* _Data provided_
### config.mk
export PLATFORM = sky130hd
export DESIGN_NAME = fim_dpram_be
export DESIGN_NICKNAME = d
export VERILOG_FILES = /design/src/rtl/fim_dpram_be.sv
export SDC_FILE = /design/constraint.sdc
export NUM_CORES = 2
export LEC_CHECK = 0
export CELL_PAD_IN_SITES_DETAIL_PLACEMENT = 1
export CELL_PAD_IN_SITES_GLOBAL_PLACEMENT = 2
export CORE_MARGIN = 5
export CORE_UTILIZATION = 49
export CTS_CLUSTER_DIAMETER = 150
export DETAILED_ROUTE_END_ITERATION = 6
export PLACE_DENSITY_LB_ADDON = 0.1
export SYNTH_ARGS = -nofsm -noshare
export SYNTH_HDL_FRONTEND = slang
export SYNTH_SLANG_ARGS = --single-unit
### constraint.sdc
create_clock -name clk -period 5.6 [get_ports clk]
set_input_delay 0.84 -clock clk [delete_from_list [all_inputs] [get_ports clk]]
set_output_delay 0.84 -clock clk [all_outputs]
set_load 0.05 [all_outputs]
* * *
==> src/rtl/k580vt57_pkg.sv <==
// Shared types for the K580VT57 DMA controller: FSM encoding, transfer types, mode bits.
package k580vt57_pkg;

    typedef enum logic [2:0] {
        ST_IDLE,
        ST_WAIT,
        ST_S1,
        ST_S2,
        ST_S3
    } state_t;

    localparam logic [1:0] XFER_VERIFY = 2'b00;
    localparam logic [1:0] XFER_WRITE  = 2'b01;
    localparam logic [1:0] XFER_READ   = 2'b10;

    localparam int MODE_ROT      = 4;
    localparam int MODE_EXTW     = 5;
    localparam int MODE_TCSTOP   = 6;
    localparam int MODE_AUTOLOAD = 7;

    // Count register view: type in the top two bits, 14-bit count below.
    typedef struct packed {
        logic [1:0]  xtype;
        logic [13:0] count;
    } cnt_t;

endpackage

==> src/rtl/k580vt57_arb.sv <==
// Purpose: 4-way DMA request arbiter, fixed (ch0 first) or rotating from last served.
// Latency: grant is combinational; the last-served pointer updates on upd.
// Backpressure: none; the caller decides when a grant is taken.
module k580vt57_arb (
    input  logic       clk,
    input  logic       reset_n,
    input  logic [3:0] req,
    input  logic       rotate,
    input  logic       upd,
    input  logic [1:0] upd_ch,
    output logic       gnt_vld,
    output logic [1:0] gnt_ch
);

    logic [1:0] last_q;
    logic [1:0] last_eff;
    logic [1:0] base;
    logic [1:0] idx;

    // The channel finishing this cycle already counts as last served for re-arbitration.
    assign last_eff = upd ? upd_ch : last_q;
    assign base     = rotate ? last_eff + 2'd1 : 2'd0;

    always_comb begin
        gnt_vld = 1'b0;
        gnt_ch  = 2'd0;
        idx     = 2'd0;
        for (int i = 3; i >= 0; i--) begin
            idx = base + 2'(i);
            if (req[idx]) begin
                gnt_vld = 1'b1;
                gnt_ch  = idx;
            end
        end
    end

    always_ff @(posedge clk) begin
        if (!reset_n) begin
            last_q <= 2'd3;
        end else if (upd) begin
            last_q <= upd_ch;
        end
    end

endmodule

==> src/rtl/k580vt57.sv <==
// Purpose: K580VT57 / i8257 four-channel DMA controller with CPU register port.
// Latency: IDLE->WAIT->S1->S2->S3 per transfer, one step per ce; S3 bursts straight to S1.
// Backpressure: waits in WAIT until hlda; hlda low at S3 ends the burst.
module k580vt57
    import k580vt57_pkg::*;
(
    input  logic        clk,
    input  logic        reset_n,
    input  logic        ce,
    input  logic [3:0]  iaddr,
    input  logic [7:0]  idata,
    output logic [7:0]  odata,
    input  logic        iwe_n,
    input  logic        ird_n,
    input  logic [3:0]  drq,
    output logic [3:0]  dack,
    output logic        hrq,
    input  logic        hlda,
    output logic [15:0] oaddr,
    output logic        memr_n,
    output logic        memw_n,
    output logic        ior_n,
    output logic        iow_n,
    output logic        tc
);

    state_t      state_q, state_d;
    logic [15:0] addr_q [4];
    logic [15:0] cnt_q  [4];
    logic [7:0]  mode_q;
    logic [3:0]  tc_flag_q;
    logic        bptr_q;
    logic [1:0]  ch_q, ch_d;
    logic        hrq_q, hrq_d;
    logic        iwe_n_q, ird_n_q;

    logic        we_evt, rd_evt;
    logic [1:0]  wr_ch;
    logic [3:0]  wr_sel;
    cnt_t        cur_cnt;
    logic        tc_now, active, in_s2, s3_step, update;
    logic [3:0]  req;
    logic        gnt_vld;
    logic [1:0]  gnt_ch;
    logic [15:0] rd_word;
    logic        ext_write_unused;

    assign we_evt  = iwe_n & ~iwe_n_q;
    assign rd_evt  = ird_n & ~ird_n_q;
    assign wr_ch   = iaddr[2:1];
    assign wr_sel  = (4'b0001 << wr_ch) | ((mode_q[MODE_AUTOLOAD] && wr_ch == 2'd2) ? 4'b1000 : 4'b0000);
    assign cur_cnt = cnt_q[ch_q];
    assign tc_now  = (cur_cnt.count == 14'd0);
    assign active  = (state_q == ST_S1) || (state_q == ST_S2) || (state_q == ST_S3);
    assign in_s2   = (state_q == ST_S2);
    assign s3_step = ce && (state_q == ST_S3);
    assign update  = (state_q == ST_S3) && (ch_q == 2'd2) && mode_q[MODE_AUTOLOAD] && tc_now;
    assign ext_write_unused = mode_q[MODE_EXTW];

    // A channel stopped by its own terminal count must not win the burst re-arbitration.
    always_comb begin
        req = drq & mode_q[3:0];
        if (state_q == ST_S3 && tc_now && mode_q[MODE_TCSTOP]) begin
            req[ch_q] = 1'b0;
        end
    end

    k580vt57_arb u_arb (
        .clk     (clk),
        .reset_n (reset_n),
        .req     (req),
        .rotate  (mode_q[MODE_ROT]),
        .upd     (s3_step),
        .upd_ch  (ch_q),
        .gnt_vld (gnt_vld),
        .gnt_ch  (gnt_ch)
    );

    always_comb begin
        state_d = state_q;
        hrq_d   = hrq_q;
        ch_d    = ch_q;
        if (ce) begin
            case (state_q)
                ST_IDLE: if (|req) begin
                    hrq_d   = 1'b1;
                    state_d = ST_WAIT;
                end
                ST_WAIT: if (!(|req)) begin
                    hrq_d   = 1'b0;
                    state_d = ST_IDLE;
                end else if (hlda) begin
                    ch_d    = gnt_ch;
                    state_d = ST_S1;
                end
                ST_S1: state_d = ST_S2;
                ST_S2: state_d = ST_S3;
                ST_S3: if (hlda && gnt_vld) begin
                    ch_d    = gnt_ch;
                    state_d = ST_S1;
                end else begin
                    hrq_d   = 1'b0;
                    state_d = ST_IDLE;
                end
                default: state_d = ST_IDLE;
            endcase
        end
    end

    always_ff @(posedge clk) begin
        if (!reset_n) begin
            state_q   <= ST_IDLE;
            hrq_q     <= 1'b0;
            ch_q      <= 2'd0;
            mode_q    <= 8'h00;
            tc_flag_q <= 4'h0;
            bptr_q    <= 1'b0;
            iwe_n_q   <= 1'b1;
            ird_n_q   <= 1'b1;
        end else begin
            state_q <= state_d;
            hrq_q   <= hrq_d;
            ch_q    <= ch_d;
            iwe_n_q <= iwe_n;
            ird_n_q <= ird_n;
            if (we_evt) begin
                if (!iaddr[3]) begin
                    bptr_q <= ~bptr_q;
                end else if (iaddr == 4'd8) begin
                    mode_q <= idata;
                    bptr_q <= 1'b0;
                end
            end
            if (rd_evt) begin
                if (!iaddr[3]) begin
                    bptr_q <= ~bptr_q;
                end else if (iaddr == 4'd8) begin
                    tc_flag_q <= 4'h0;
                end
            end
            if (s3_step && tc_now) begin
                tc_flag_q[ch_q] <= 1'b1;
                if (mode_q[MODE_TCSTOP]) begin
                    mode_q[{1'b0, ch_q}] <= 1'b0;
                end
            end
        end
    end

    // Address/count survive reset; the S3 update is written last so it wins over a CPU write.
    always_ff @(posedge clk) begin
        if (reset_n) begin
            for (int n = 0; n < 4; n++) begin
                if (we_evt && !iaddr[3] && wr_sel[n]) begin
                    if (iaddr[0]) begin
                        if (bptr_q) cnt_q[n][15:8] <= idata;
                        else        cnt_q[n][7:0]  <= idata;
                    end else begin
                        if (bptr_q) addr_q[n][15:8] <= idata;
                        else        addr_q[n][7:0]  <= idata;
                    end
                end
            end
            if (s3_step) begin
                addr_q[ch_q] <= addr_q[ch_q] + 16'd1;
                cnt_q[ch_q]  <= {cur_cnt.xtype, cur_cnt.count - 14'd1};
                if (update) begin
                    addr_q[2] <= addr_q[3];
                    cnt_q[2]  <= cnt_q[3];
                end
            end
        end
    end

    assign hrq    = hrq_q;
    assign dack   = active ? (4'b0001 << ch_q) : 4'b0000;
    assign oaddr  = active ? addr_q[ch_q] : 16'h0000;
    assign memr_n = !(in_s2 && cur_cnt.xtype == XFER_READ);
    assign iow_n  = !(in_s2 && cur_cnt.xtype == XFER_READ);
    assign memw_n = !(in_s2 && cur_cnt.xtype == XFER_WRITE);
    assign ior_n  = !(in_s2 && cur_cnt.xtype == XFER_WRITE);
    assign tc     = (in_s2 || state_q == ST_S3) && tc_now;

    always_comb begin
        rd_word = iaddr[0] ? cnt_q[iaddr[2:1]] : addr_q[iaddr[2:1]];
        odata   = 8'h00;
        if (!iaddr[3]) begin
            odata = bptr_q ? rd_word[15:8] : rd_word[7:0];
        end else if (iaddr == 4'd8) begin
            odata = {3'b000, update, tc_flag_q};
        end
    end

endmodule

* _Task description_
Within the records above, determine how many lines contain the word "hlda". Respond with that number and no other text.

* _Task solution_
4